Late March is the glorious golden end of summer, and we rocked to the Top Twins and Hamilton County Blue Grass Band as they oscillated between country and vintage rock and belted-out Hello Baby and Don't You Know Yakamo.


For those over hoedown foot-stamping there was, on another stage, an Australian professor of music playing perfect guitar and singing the blues. And for those hankering for something exquisitely different, on a smaller, more intimate stage, a Cambodian artist made soft, sad music: lullabies and songs of love and loss.

WOMAD, World Of Music, Art and Dance, is held every year in March at Pukekura Park in central New Plymouth.

On Friday night, Saturday and Sunday, the park fills with thousands of people for a late summer indulgence in world music, food and dance.

There are six stages around the park so there are three performances to choose from at any time, leaving three stages setting up for the next act. At the end of one show, the crowd ambles away to another venue where artists are ready to roll and rock.

This is, literally, world music and 2012 promises 40 acts that wil include Anda Union, a 10-piece band specialising in traditional Mongolian music; Chapelier Fou, a French mad-hatter conjuring luscious electronic landscapes; Diego Guerrero, who combines the passion of flamenco with Cuban rhythm; Dobet Gnahore, Ivory Coast, who sings African soul, and Groundation from Jamaica offering true-roots reggae.

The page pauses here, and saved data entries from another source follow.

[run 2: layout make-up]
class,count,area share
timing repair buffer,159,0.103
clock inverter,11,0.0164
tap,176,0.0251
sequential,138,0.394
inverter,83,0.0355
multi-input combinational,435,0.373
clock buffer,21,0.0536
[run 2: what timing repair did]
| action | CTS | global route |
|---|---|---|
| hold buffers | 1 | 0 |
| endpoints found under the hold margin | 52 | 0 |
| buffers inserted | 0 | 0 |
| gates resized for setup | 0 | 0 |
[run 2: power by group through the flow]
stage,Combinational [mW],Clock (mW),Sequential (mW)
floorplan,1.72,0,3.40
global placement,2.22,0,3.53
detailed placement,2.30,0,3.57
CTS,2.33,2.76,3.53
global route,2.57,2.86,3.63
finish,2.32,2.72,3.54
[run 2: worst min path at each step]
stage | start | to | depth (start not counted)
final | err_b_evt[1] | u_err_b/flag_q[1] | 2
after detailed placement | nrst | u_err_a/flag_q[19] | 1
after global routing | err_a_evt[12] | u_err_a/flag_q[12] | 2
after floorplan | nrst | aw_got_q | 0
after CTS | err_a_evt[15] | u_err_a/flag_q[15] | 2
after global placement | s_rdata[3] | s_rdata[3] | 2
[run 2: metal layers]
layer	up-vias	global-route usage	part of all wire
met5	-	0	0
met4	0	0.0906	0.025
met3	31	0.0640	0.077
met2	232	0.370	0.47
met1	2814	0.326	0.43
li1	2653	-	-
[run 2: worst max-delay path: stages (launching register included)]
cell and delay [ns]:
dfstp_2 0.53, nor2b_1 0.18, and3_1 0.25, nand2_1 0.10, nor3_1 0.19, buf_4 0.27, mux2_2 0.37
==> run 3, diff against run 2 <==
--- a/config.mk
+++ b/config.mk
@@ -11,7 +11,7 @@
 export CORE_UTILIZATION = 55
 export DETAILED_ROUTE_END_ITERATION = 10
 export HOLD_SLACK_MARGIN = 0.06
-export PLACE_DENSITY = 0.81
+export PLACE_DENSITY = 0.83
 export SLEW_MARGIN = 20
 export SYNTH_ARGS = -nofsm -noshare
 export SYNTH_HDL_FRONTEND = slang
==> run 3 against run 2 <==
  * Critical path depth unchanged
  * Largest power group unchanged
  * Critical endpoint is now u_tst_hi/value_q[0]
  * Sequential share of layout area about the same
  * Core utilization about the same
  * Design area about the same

The New Zealand contingent includes The Black Seeds, the 10-piece big band Batucada Sound Machine and the Te Matarae i Orehu kapa-haka group. There is much more and, believe me, three days is not too much.

World music is accompanied by world food. You won't find chips, burgers, hotdogs and other tedious Kiwi takeaways here. The three food areas all have numerous stalls. Choices include Indian snacks, Tibetan nomos, Hungarian bread, Cuban hot-to-trot, yummy wood-fired pizza, Malaysian laksa and curries, Hari Krishna cooked-with-love and vegetarian versions of all sorts of things. There is only good coffee, fine wine and boutique beer.

And people. Of the thousands who attend, there are sophisticated musos, old hippies, young trendies and lots of families. WOMAD prides itself on being a family-friendly music festival and the girls that I attended WOMAD with last year, aged 7 and 9, were delighted to spend time at Kidzone.

Yes, face painting is inevitable and the girls simply had to have a beaded, bright, cotton extension woven into their hair. They also did funky semi-educational things such as making musical instruments out of junk, making costumes and flags for the Sunday parade, and learning to dragon dance.

The event has superb logistics with bands moving on and off stage like clockwork, no cringe-making technical problems and everything running to schedule. Over three days of music gluttony, one can enjoy everything on offer.

The grand wind-up, on Sunday night under a full moon, is a massive rock-a-thon when as many musicians as can fit onto the biggest stage, go for it. The thousands watching go wild; dancing, clapping and stomping like there is no tomorrow.